ところで、上記特許文献1の歩行車では、かご受け部と座部とに買い物かごを載せる度に、座部に対して前側に配置されている背もたれをわざわざ座部よりも後方まで回動し退避させる必要がある。そのため、かご受け部に買い物かごを載せる際の作業が手間になることが考えられる。
また、かご受け部を座部よりも後方に配置すれば、かご受け部と座部とに買い物かごを載せる際に、背もたれを退避させる必要がなくなる。しかしながら、そうすると、座部に対して後方から着座する際、かご受け部が邪魔で着座するのが困難になるおそれがある。
本発明は、上記事情に鑑みてなされたものであり、かご受け部により買い物かごを受ける際に背もたれを退避させる必要がなく、しかも座部に着座する際にかご受け部が邪魔になるのを抑制することができる歩行車を提供することを主たる目的とするものである。
上記課題を解決すべく、第1の発明の歩行車は、上下方向に延びる左右一対のフレーム部と、前記一対のフレーム部により支持され、ユーザが着座する座部と、前記一対のフレーム部に架け渡されて設けられ、前記座部に着座したユーザの背もたれを形成する背もたれ形成部と、を備える歩行車であって、前後方向において前記座部に対し前記背もたれ側とは反対側を所定側とした場合に、前記座部よりも前記所定側に配置され、買い物かごを下方から受けるかご受け部を備え、前記かご受け部は、買い物かごを受ける受け位置から左右方向の外側へ退避可能に設けられている。
第1の発明によれば、前後方向において座部に対し背もたれ側とは反対側を所定側とした場合、かご受け部は座部よりも所定側に配置されている。この場合、買い物かごをかご受け部により受けるにあたり、背もたれをわざわざ退避させる必要がない。なお、買い物かごをかご受け部により受ける際には、例えば買い物かごをかご受け部と座部とにそれぞれ載置して受けることが考えられる。

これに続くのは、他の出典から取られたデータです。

**src/rtl/fdpe_pkg.sv**
```systemverilog
// Shared constants and types for the fractional divider parameter encoder.
package fdpe_pkg;

  localparam int WHOLE_W = 11;
  localparam int FRAC_W  = 20;
  localparam int QUO_W   = 7;
  localparam int P1_W    = 18;
  localparam int OFS_W   = 3;
  localparam int BYTE_W  = 8;

  localparam int IN_TDATA_W  = 56;
  localparam int OUT_TDATA_W = 16;

  localparam logic [WHOLE_W-1:0] MIN_WHOLE = 11'd4;
  localparam logic [P1_W-1:0]    P1_BIAS   = 18'd512;

  // Register offsets within the eight-byte parameter block.
  localparam logic [OFS_W-1:0] OFS_P3_HI  = 3'd0;
  localparam logic [OFS_W-1:0] OFS_P3_LO  = 3'd1;
  localparam logic [OFS_W-1:0] OFS_P1_TOP = 3'd2;
  localparam logic [OFS_W-1:0] OFS_P1_MID = 3'd3;
  localparam logic [OFS_W-1:0] OFS_P1_LO  = 3'd4;
  localparam logic [OFS_W-1:0] OFS_NIBBLE = 3'd5;
  localparam logic [OFS_W-1:0] OFS_P2_MID = 3'd6;
  localparam logic [OFS_W-1:0] OFS_P2_LO  = 3'd7;

  // One entry of the divider chain: partial remainder and quotient so far.
  typedef struct packed {
    logic               valid;
    logic               bad;
    logic [WHOLE_W-1:0] whole;
    logic [FRAC_W-1:0]  den;
    logic [FRAC_W-1:0]  rem;
    logic [QUO_W-1:0]   quo;
  } div_stage_t;

endpackage

```
**src/rtl/fdpe_div_cell.sv**
```systemverilog
// One restoring-division cell: develops one quotient bit of 128*b/c.
module fdpe_div_cell (
  input  logic                  clk,
  input  logic                  rst,
  input  logic                  en,
  input  fdpe_pkg::div_stage_t  stage_in,
  output fdpe_pkg::div_stage_t  stage_out
);

  logic [fdpe_pkg::FRAC_W:0]   shifted;
  logic                        ge;
  logic [fdpe_pkg::FRAC_W:0]   diff;
  fdpe_pkg::div_stage_t        stage_next;

  assign shifted = {stage_in.rem, 1'b0};
  assign ge      = shifted >= {1'b0, stage_in.den};
  assign diff    = shifted - {1'b0, stage_in.den};

  always_comb begin
    stage_next     = stage_in;
    stage_next.rem = ge ? diff[fdpe_pkg::FRAC_W-1:0] : shifted[fdpe_pkg::FRAC_W-1:0];
    stage_next.quo = {stage_in.quo[fdpe_pkg::QUO_W-2:0], ge};
  end

  always_ff @(posedge clk) begin
    if (rst) begin
      stage_out.valid <= 1'b0;
    end else if (en) begin
      stage_out.valid <= stage_next.valid;
    end
    if (en) begin
      stage_out.bad   <= stage_next.bad;
      stage_out.whole <= stage_next.whole;
      stage_out.den   <= stage_next.den;
      stage_out.rem   <= stage_next.rem;
      stage_out.quo   <= stage_next.quo;
    end
  end

endmodule

```
**src/rtl/fdpe_serializer.sv**
```systemverilog
// Forms P1, P2 and P3 and sends the parameter block out one byte per transaction.
module fdpe_serializer (
  input  logic                                clk,
  input  logic                                rst,
  input  fdpe_pkg::div_stage_t                stage_in,
  output logic                                in_ready,
  output logic                                m_tvalid,
  input  logic                                m_tready,
  output logic [fdpe_pkg::OUT_TDATA_W-1:0]    m_tdata,
  output logic                                m_tlast,
  output logic                                m_tuser
);

  logic                          busy;
  logic [fdpe_pkg::OFS_W-1:0]    idx;
  logic                          bad;
  logic [fdpe_pkg::P1_W-1:0]     p1;
  logic [fdpe_pkg::FRAC_W-1:0]   p2;
  logic [fdpe_pkg::FRAC_W-1:0]   p3;
  logic [fdpe_pkg::P1_W-1:0]     p1_next;
  logic [fdpe_pkg::BYTE_W-1:0]   byte_sel;
  logic                          at_last;
  logic                          load;

  assign at_last  = idx == fdpe_pkg::OFS_P2_LO;
  assign in_ready = !busy || (m_tready && at_last);
  assign load     = in_ready && stage_in.valid;
  // 128*a + q is just a and q side by side.
  assign p1_next  = {stage_in.whole, stage_in.quo} - fdpe_pkg::P1_BIAS;

  always_ff @(posedge clk) begin
    if (rst) begin
      busy <= 1'b0;
      idx  <= fdpe_pkg::OFS_P3_HI;
    end else if (load) begin
      busy <= 1'b1;
      idx  <= fdpe_pkg::OFS_P3_HI;
    end else if (busy && m_tready) begin
      busy <= !at_last;
      idx  <= idx + 3'd1;
    end
    if (load) begin
      bad <= stage_in.bad;
      p1  <= p1_next;
      p2  <= stage_in.rem;
      p3  <= stage_in.den;
    end
  end

  always_comb begin
    case (idx)
      fdpe_pkg::OFS_P3_HI:  byte_sel = p3[15:8];
      fdpe_pkg::OFS_P3_LO:  byte_sel = p3[7:0];
      fdpe_pkg::OFS_P1_TOP: byte_sel = {6'd0, p1[17:16]};
      fdpe_pkg::OFS_P1_MID: byte_sel = p1[15:8];
      fdpe_pkg::OFS_P1_LO:  byte_sel = p1[7:0];
      fdpe_pkg::OFS_NIBBLE: byte_sel = {p3[19:16], p2[19:16]};
      fdpe_pkg::OFS_P2_MID: byte_sel = p2[15:8];
      fdpe_pkg::OFS_P2_LO:  byte_sel = p2[7:0];
      default:              byte_sel = 8'd0;
    endcase
  end

  assign m_tvalid = busy;
  assign m_tdata  = {5'd0, (bad ? 8'd0 : byte_sel), idx};
  assign m_tlast  = at_last;
  assign m_tuser  = bad;

endmodule

```
**src/rtl/fractional_divider_param_encoder.sv**
```systemverilog
// Top level of the fractional divider parameter encoder.
// Usage:
//   The slave side takes one divide ratio a + b/c per transaction. The master
//   side returns the eight bytes of the parameter block (P3 high, P3 low,
//   P1 top bits, P1 mid, P1 low, shared nibbles, P2 mid, P2 low), one byte per
//   transaction, with m_tlast on the eighth byte.
//   A row of seven division cells works out q = floor(128*b/c) one bit per
//   cell; the remainder leaving the last cell is P2. A ratio with c zero,
//   b not below c, or a below 4 gives eight zero bytes with m_tuser set.
// Timing:
//   An item passes through the seven division cells and is then registered in
//   the byte serializer, which sends one byte per cycle while m_tready is high
//   and takes the next item as the last byte of a block is accepted. While bytes
//   are going out, up to seven later items keep moving into the division cells.
// Reset and stalls:
//   rst clears all valid flags; no partial block survives it. When m_tready
//   is low the byte on the master side holds; once the item in the last
//   division cell has to wait, the whole row holds and s_tready drops.
module fractional_divider_param_encoder (
  input  logic                                 clk,
  input  logic                                 rst,
  input  logic                                 s_tvalid,
  output logic                                 s_tready,
  // [10:0] whole_part, [30:11] numerator, [50:31] denominator, rest zero
  input  logic [fdpe_pkg::IN_TDATA_W-1:0]      s_tdata,
  output logic                                 m_tvalid,
  input  logic                                 m_tready,
  // [2:0] byte_offset, [10:3] byte_value, rest zero
  output logic [fdpe_pkg::OUT_TDATA_W-1:0]     m_tdata,
  output logic                                 m_tlast,
  // [0] invalid
  output logic                                 m_tuser
);

  fdpe_pkg::div_stage_t stage [fdpe_pkg::QUO_W+1];

  logic [fdpe_pkg::WHOLE_W-1:0] whole;
  logic [fdpe_pkg::FRAC_W-1:0]  num;
  logic [fdpe_pkg::FRAC_W-1:0]  den;
  logic                         ser_ready;
  logic                         advance;

  assign whole = s_tdata[10:0];
  assign num   = s_tdata[30:11];
  assign den   = s_tdata[50:31];

  // The whole row moves together; it only stops when the tail item waits.
  assign advance  = !stage[fdpe_pkg::QUO_W].valid || ser_ready;
  assign s_tready = advance;

  always_comb begin
    stage[0].valid = s_tvalid;
    stage[0].bad   = (den == '0) || (num >= den) || (whole < fdpe_pkg::MIN_WHOLE);
    stage[0].whole = whole;
    stage[0].den   = den;
    stage[0].rem   = num;
    stage[0].quo   = '0;
  end

  for (genvar k = 0; k < fdpe_pkg::QUO_W; k++) begin : g_cell
    fdpe_div_cell u_cell (
      .clk       (clk),
      .rst       (rst),
      .en        (advance),
      .stage_in  (stage[k]),
      .stage_out (stage[k+1])
    );
  end

  fdpe_serializer u_ser (
    .clk      (clk),
    .rst      (rst),
    .stage_in (stage[fdpe_pkg::QUO_W]),
    .in_ready (ser_ready),
    .m_tvalid (m_tvalid),
    .m_tready (m_tready),
    .m_tdata  (m_tdata),
    .m_tlast  (m_tlast),
    .m_tuser  (m_tuser)
  );

endmodule

```
## config.mk

```make
export PLATFORM = sky130hd
export DESIGN_NAME = axis_box_subtract_split
export DESIGN_NICKNAME = d
export VERILOG_FILES = /design/src/rtl/absp_pkg.sv /design/src/rtl/absp_front.sv /design/src/rtl/absp_queue.sv /design/src/rtl/absp_back.sv /design/src/rtl/axis_box_subtract_split.sv
export SDC_FILE = /design/constraint.sdc
export NUM_CORES = 2
export LEC_CHECK = 0
export ABC_AREA = 0
export ABC_CLOCK_PERIOD_IN_PS = 15300
export BUFFER_PORTS_ARGS = -buffer_cell sky130_fd_sc_hd__buf_2
export CAP_MARGIN = 20
export CELL_PAD_IN_SITES_DETAIL_PLACEMENT = 1
export CELL_PAD_IN_SITES_GLOBAL_PLACEMENT = 1
export CORE_MARGIN = 5
export CORE_UTILIZATION = 47
export DETAILED_ROUTE_END_ITERATION = 10
export PLACE_DENSITY = 0.88
export SYNTH_ARGS = -nofsm -noshare
export SYNTH_HDL_FRONTEND = slang
export SYNTH_SLANG_ARGS = --single-unit
```

## constraint.sdc

```tcl
create_clock -name clock -period 15.3 [get_ports clock]
set_input_delay 0 -clock clock [delete_from_list [all_inputs] [get_ports clock]]
set_output_delay 0 -clock clock [all_outputs]
set_load 0.01 [all_outputs]
```
===== src/hw/rtl/wrpm_pkg.sv =====
package wrpm_pkg;

  localparam int ADC_W      = 10;
  localparam int FRAC_BITS  = 10;
  localparam int VSUM_W     = 60;
  localparam int ISUM_W     = 48;
  localparam int CNT_W      = 16;
  localparam int DIV_STEPS  = VSUM_W;
  localparam int SQRT_STEPS = VSUM_W / 2;
  localparam int ROOT_W     = SQRT_STEPS;
  localparam int VRMS_W     = 22;
  localparam int IRMS_W     = 16;
  localparam int STEP_W     = 6;

  localparam logic [1:0] SEL_VOLT  = 2'd0;
  localparam logic [1:0] SEL_CUR_A = 2'd1;
  localparam logic [1:0] SEL_CUR_B = 2'd2;
  localparam logic [1:0] SEL_LARGE = 2'd3;

  typedef struct packed {
    logic [9:0]  volt_adc_offset;
    logic [15:0] volt_gain;
    logic [15:0] current_zero;
    logic [9:0]  current_gain;
    logic [15:0] window_length;
    logic [15:0] pulse_numerator;
    logic [15:0] pulse_base;
  } cfg_t;

  typedef struct packed {
    logic       load_in;
    logic       scale;
    logic       square;
    logic       accum;
    logic       clear;
    logic       div_init;
    logic       div_pulse;
    logic       div_step;
    logic       sqrt_init;
    logic       sqrt_step;
    logic       root_store;
    logic       period_store;
    logic       out_load;
    logic [1:0] sel;
  } cmd_t;

  typedef struct packed {
    logic close;
    logic pr_zero;
  } sts_t;

endpackage
**config.mk**
```make
export PLATFORM = sky130hd
export DESIGN_NAME = flpl_ctrl
export DESIGN_NICKNAME = d
export VERILOG_FILES = /design/src/rtl/flpl_pkg.sv /design/src/rtl/flpl_ctrl.sv
export SDC_FILE = /design/constraint.sdc
export NUM_CORES = 1
export LEC_CHECK = 0
export BUFFER_PORTS_ARGS = -buffer_cell sky130_fd_sc_hd__buf_4
export CAP_MARGIN = 20
export CORE_UTILIZATION = 43
export DETAILED_ROUTE_END_ITERATION = 10
export GPL_TIMING_DRIVEN = 0
export PLACE_DENSITY = 0.85
export SYNTH_ARGS = -nofsm -noshare
export SYNTH_HDL_FRONTEND = slang
export SYNTH_SLANG_ARGS = --single-unit
export TNS_END_PERCENT = 50
```
**constraint.sdc**
```tcl
create_clock -name clock -period 1.65 [get_ports clock]
set_input_delay 0.165 -clock clock [delete_from_list [all_inputs] [get_ports clock]]
set_output_delay 0.165 -clock clock [all_outputs]
set_load 0.02 [all_outputs]
```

また、ユーザが座部に着座する際には、背もたれ側とは反対側(所定側)から着座することになる。その点、第1の発明では、かご受け部が、買い物かごを受ける受け位置から左右方向の外側へ退避可能となっている。これにより、ユーザが座部に着座する際には、かご受け部を受け位置から退避させることで、かご受け部が邪魔になるのを抑制することができる。
第2の発明の歩行車は、第1の発明において、前記所定側は後側であり、前記かご受け部は、前記座部よりも後側に配置されている。
第2の発明によれば、かご受け部が座部よりも後側に配置されている。これにより、ユーザが歩行車の後方、すなわち座部の後方に立って歩行車を移動させる際、かご受け部を受け位置から左右方向外側に退避させることで、かご受け部が邪魔になるのを抑制することができる。
第3の発明の歩行車は、第1の発明において、前記座部は、前記一対のフレーム部の間を通じて前後方向に延びるように配置されており、前記背もたれ形成部は、前記背もたれが前後方向において前記フレーム部に対し前記所定側とは逆側に位置するよう、前記逆側に凸となる形状を有している。
第3の発明によれば、買い物かごをかご受け部により受ける際、買い物かごを左右のフレーム部の間を通じて配置することができる。そのため、買い物かごが左右にずり落ちるのを抑制することができる。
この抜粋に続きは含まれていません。